(Saved data entries)
### src/bctme_regs.vh
`ifndef BCTME_REGS_VH
`define BCTME_REGS_VH
`define BCTME_ADDR_CTRL 5'h00
`define BCTME_ADDR_INSTR 5'h04
`define BCTME_ADDR_OPER 5'h08
`define BCTME_ADDR_STATE 5'h0c
`define BCTME_ADDR_PCSP 5'h10
`define BCTME_ADDR_TIMER 5'h14
`define BCTME_ADDR_INPUT 5'h18
`define BCTME_OP_NOP 5'h00
`define BCTME_OP_JUMP 5'h01
`define BCTME_OP_JUMPC 5'h02
`define BCTME_OP_JUMPNC 5'h03
`define BCTME_OP_JUMPF 5'h04
`define BCTME_OP_JUMPNF 5'h05
`define BCTME_OP_CALL 5'h06
`define BCTME_OP_EXIT 5'h07
`define BCTME_OP_TBLPAIR 5'h08
`define BCTME_OP_RDTIM 5'h09
`define BCTME_OP_WRTIM 5'h0a
`define BCTME_OP_LDTIM 5'h0b
`define BCTME_OP_TBLTIM 5'h0c
`define BCTME_OP_HALT 5'h0d
`define BCTME_OP_STATREG 5'h0e
`define BCTME_OP_STATIMM 5'h0f
`define BCTME_OP_CAF 5'h10
`define BCTME_PC_RESET 10'h000
`define BCTME_SP_RESET 3'h0
`define BCTME_TIMER_RESET 10'h000
`define BCTME_ROM_LAST 10'h3ff
`define BCTME_TIMER_DIV_SHORT 5'h08
`define BCTME_TIMER_DIV_LONG 5'h10
`endif

### src/bctme_core.v
// The AXI4-Lite slave port and the register addresses were decided locally.
`timescale 1ns/100ps
`default_nettype none
`include "bctme_regs.vh"
module bctme_core (
  input wire aclk,
  input wire aresetn,
  input wire [4:0] s_axi_awaddr,
  input wire [2:0] s_axi_awprot,
  input wire s_axi_awvalid,
  output wire s_axi_awready,
  input wire [31:0] s_axi_wdata,
  input wire [3:0] s_axi_wstrb,
  input wire s_axi_wvalid,
  output wire s_axi_wready,
  output reg [1:0] s_axi_bresp,
  output reg s_axi_bvalid,
  input wire s_axi_bready,
  input wire [4:0] s_axi_araddr,
  input wire [2:0] s_axi_arprot,
  input wire s_axi_arvalid,
  output wire s_axi_arready,
  output reg [31:0] s_axi_rdata,
  output reg [1:0] s_axi_rresp,
  output reg s_axi_rvalid,
  input wire s_axi_rready,
  input wire [9:0] rom_data,
  output reg [9:0] rom_addr,
  output reg internal_reset,
  output reg standby,
  output reg [3:0] release_select
);
  // Program memory is a single 1K page; ROM word comes back one cycle after rom_addr
  localparam ST_IDLE = 3'b001;
  localparam ST_CALL2 = 3'b010;
  localparam ST_FETCH = 3'b100;

  reg [2:0] state;
  reg [9:0] pc;
  reg [9:0] ret_store;
  reg [2:0] sp;
  reg carry_bit;
  reg match_flag;
  reg [9:0] timer;
  reg timer_div_sel;
  reg [3:0] acc;
  reg [3:0] bank0_reg_0;
  reg [3:0] bank1_reg_0;
  reg [3:0] status_in;
  reg [1:0] rom_page_select;
  reg [4:0] instr;
  reg [9:0] operand;
  reg [7:0] pair_out;
  reg [3:0] pair_sel;
  reg pend_timer;
  reg busy;
  reg [3:0] nib_out;
  reg aw_held;
  reg w_held;
  reg [4:0] aw_addr;
  reg [31:0] w_data;
  reg [31:0] next_rdata;
  reg [1:0] next_rresp;

  // Operand word carries a9 a7 a6 a5 a4 a8 a3 a2 a1 a0
  function [9:0] bctme_unscramble;
    input [9:0] w;
    begin
      bctme_unscramble = {w[9], w[4], w[8:5], w[3:0]};
    end
  endfunction

  // Immediate timer operand carries t1 t9..t6 t0 t5..t2
  function [9:0] bctme_timer_unscramble;
    input [9:0] w;
    begin
      bctme_timer_unscramble = {w[8:5], w[3:0], w[9], w[4]};
    end
  endfunction

  // Conditional jumps fall through past their operand word
  function [9:0] bctme_branch;
    input take;
    input [9:0] dest;
    input [9:0] fall;
    begin
      bctme_branch = take ? dest : fall;
    end
  endfunction

  function bctme_any_match;
    input [3:0] stat;
    input [3:0] mask;
    begin
      bctme_any_match = |(stat & mask);
    end
  endfunction

  wire [9:0] target = bctme_unscramble(operand);
  wire [9:0] pc_skip = pc + 10'h002;
  wire [9:0] pc_next1 = pc + 10'h001;
  wire [7:0] pair_zero = {bank1_reg_0, bank0_reg_0};
  wire [9:0] table_addr = {rom_page_select, pair_zero};
  wire [3:0] sp_inc = {1'b0, sp} + 4'h1;
  wire [3:0] sp_dec = {1'b0, sp} - 4'h1;
  // Three-bit stack: the fourth bit of the sum flags overflow or underflow
  wire sp_carry = sp_inc[3];
  wire sp_borrow = sp_dec[3];
  wire [3:0] timer_nib = operand[0] ? timer[9:6] : timer[5:2];
  // Interval in oscillator periods, for software to read back
  wire [14:0] timer_interval = ({5'h00, timer} + 15'h0001) *
    (timer_div_sel ? {10'h000, `BCTME_TIMER_DIV_LONG} : {10'h000, `BCTME_TIMER_DIV_SHORT});

  wire wr_go = aw_held && w_held && !s_axi_bvalid;
  wire exec_go = wr_go && (aw_addr == `BCTME_ADDR_CTRL) && w_data[0] && !busy && !standby;

  assign s_axi_awready = !aw_held;
  assign s_axi_wready = !w_held;
  assign s_axi_arready = !s_axi_rvalid;

  // Read word is decoded ahead of the register so rdata only moves on a new address
  always @* begin
    next_rdata = 32'h0000_0000;
    next_rresp = 2'b00;
    case (s_axi_araddr)
      `BCTME_ADDR_CTRL: next_rdata = {29'h0, internal_reset, standby, busy};
      `BCTME_ADDR_INSTR: next_rdata = {27'h0, instr};
      `BCTME_ADDR_OPER: next_rdata = {22'h0, operand};
      `BCTME_ADDR_STATE: next_rdata = {8'h0, pair_sel, pair_out, nib_out, acc, match_flag, carry_bit,
        rom_page_select};
      `BCTME_ADDR_PCSP: next_rdata = {9'h0, sp, ret_store, pc};
      `BCTME_ADDR_TIMER: next_rdata = {1'b0, timer_interval, 5'h0, timer_div_sel, timer};
      `BCTME_ADDR_INPUT: next_rdata = {20'h0, status_in, bank1_reg_0, bank0_reg_0};
      default: begin
        next_rresp = 2'b10;
      end
    endcase
  end

  // Address and data are latched apart so either channel may come first
  always @(posedge aclk) begin
    if (!aresetn) begin
      aw_held <= 1'b0;
      w_held <= 1'b0;
      aw_addr <= 5'h00;
      w_data <= 32'h0000_0000;
      s_axi_bvalid <= 1'b0;
      s_axi_bresp <= 2'b00;
    end else begin
      if (s_axi_awvalid && !aw_held) begin
        aw_held <= 1'b1;
        aw_addr <= s_axi_awaddr;
      end
      if (s_axi_wvalid && !w_held) begin
        w_held <= 1'b1;
        w_data <= s_axi_wdata;
      end
      if (wr_go) begin
        aw_held <= 1'b0;
        w_held <= 1'b0;
        s_axi_bvalid <= 1'b1;
        case (aw_addr)
          `BCTME_ADDR_CTRL, `BCTME_ADDR_INSTR, `BCTME_ADDR_OPER, `BCTME_ADDR_STATE, `BCTME_ADDR_INPUT:
            s_axi_bresp <= 2'b00;
          default:
            s_axi_bresp <= 2'b10;
        endcase
      end else if (s_axi_bvalid && s_axi_bready) begin
        s_axi_bvalid <= 1'b0;
      end
    end
  end

  always @(posedge aclk) begin
    if (!aresetn) begin
      s_axi_rvalid <= 1'b0;
      s_axi_rdata <= 32'h0000_0000;
      s_axi_rresp <= 2'b00;
    end else if (s_axi_arvalid && !s_axi_rvalid) begin
      s_axi_rvalid <= 1'b1;
      s_axi_rresp <= next_rresp;
      s_axi_rdata <= next_rdata;
    end else if (s_axi_rvalid && s_axi_rready) begin
      s_axi_rvalid <= 1'b0;
    end
  end

  // Execute strobe is ignored while busy or halted, so a call cannot restart midway
  always @(posedge aclk) begin
    if (!aresetn) begin
      state <= ST_IDLE;
      pc <= `BCTME_PC_RESET;
      ret_store <= `BCTME_PC_RESET;
      sp <= `BCTME_SP_RESET;
      carry_bit <= 1'b0;
      match_flag <= 1'b0;
      timer <= `BCTME_TIMER_RESET;
      timer_div_sel <= 1'b0;
      acc <= 4'h0;
      bank0_reg_0 <= 4'h0;
      bank1_reg_0 <= 4'h0;
      status_in <= 4'h0;
      rom_page_select <= 2'b00;
      instr <= 5'h00;
      operand <= 10'h000;
      pair_out <= 8'h00;
      pair_sel <= 4'h0;
      nib_out <= 4'h0;
      pend_timer <= 1'b0;
      busy <= 1'b0;
      rom_addr <= 10'h000;
      internal_reset <= 1'b0;
      standby <= 1'b0;
      release_select <= 4'h0;
    end else begin
      internal_reset <= 1'b0;
      if (wr_go) begin
        case (aw_addr)
          `BCTME_ADDR_CTRL: begin
            if (w_data[1])
              standby <= 1'b0;
            timer_div_sel <= w_data[2];
          end
          `BCTME_ADDR_INSTR: begin
            instr <= w_data[4:0];
          end
          `BCTME_ADDR_OPER: begin
            operand <= w_data[9:0];
          end
          `BCTME_ADDR_STATE: begin
            rom_page_select <= w_data[1:0];
            carry_bit <= w_data[2];
            match_flag <= w_data[3];
            acc <= w_data[7:4];
          end
          `BCTME_ADDR_INPUT: begin
            bank0_reg_0 <= w_data[3:0];
            bank1_reg_0 <= w_data[7:4];
            status_in <= w_data[11:8];
          end
          default: begin
          end
        endcase
      end
      case (state)
        ST_IDLE: begin
          if (exec_go) begin
            case (instr)
              `BCTME_OP_JUMP: begin
                pc <= target;
              end
              `BCTME_OP_JUMPC: begin
                pc <= bctme_branch(carry_bit, target, pc_skip);
              end
              `BCTME_OP_JUMPNC: begin
                pc <= bctme_branch(!carry_bit, target, pc_skip);
              end
              `BCTME_OP_JUMPF: begin
                pc <= bctme_branch(match_flag, target, pc_skip);
              end
              `BCTME_OP_JUMPNF: begin
                pc <= bctme_branch(!match_flag, target, pc_skip);
              end
              // Stack wraps; the reset pulse tells the core its return address is lost
              `BCTME_OP_CALL: begin
                sp <= sp_inc[2:0];
                if (sp_carry)
                  internal_reset <= 1'b1;
                busy <= 1'b1;
                state <= ST_CALL2;
              end
              `BCTME_OP_EXIT: begin
                pc <= ret_store;
                sp <= sp_dec[2:0];
                if (sp_borrow)
                  internal_reset <= 1'b1;
              end
              `BCTME_OP_TBLPAIR, `BCTME_OP_TBLTIM: begin
                rom_addr <= table_addr;
                pend_timer <= (instr == `BCTME_OP_TBLTIM);
                // Pair zero is the table pointer itself, so a zero selector lands in pair one
                pair_sel <= (operand[3:0] == 4'h0) ? 4'h1 : operand[3:0];
                busy <= 1'b1;
                state <= ST_FETCH;
              end
              `BCTME_OP_RDTIM: begin
                nib_out <= timer_nib;
                acc <= timer_nib;
                carry_bit <= 1'b0;
                pc <= pc_next1;
              end
              `BCTME_OP_WRTIM: begin
                if (operand[0])
                  timer <= {acc, timer[5:2], 1'b0, timer[0]};
                else
                  timer <= {timer[9:6], acc, timer[1], 1'b0};
                pc <= pc_next1;
              end
              `BCTME_OP_LDTIM: begin
                timer <= bctme_timer_unscramble(operand);
                pc <= pc_skip;
              end
              `BCTME_OP_HALT: begin
                // Release conditions are kept for the wake logic outside this block
                standby <= 1'b1;
                release_select <= operand[3:0];
                pc <= pc_skip;
              end
              `BCTME_OP_STATREG: begin
                match_flag <= bctme_any_match(status_in, bank0_reg_0);
                pc <= pc_next1;
              end
              `BCTME_OP_STATIMM: begin
                match_flag <= bctme_any_match(status_in, operand[3:0]);
                pc <= pc_skip;
              end
              `BCTME_OP_CAF: begin
                carry_bit <= (acc == 4'hf);
                pc <= pc_next1;
              end
              default: begin
                pc <= pc_next1;
              end
            endcase
          end
        end
        // Second call cycle: store and PC move together while busy blocks execute
        ST_CALL2: begin
          ret_store <= pc_skip;
          pc <= target;
          busy <= 1'b0;
          state <= ST_IDLE;
        end
        // ROM word for the address set one cycle earlier is valid now
        ST_FETCH: begin
          if (pend_timer)
            timer <= rom_data;
          else
            pair_out <= rom_data[7:0];
          pc <= pc_next1;
          busy <= 1'b0;
          state <= ST_IDLE;
        end
        default: begin
          state <= ST_IDLE;
        end
      endcase
    end
  end
endmodule
`default_nettype wire

### config.mk
export PLATFORM = sky130hd
export DESIGN_NAME = bctme_core
export DESIGN_NICKNAME = d
export VERILOG_FILES = /design/src/bctme_core.v
export VERILOG_INCLUDE_DIRS = /design/src
export SDC_FILE = /design/constraint.sdc
export NUM_CORES = 1
export LEC_CHECK = 0
export ABC_CLOCK_PERIOD_IN_PS = 3200
export BUFFER_PORTS_ARGS = -buffer_cell sky130_fd_sc_hd__buf_2
export CAP_MARGIN = 40
export CORE_MARGIN = 4
export CORE_UTILIZATION = 58
export CTS_CLUSTER_SIZE = 20
export DETAILED_ROUTE_END_ITERATION = 8
export PLACE_DENSITY = 0.81
export SYNTH_ARGS = -nofsm -noshare
export SYNTH_HDL_FRONTEND = slang
export SYNTH_SLANG_ARGS = --single-unit
### constraint.sdc
create_clock -name aclk -period 3.2 [get_ports aclk]
set_clock_uncertainty 0.1 [all_clocks]
set_input_delay 0.96 -clock aclk [delete_from_list [all_inputs] [get_ports aclk]]
set_output_delay 0.96 -clock aclk [all_outputs]
set_load 0.01 [all_outputs]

◆ Action item
From the data above, count the lines where "aclk" occurs and give that figure and nothing else.

◆ Result below
7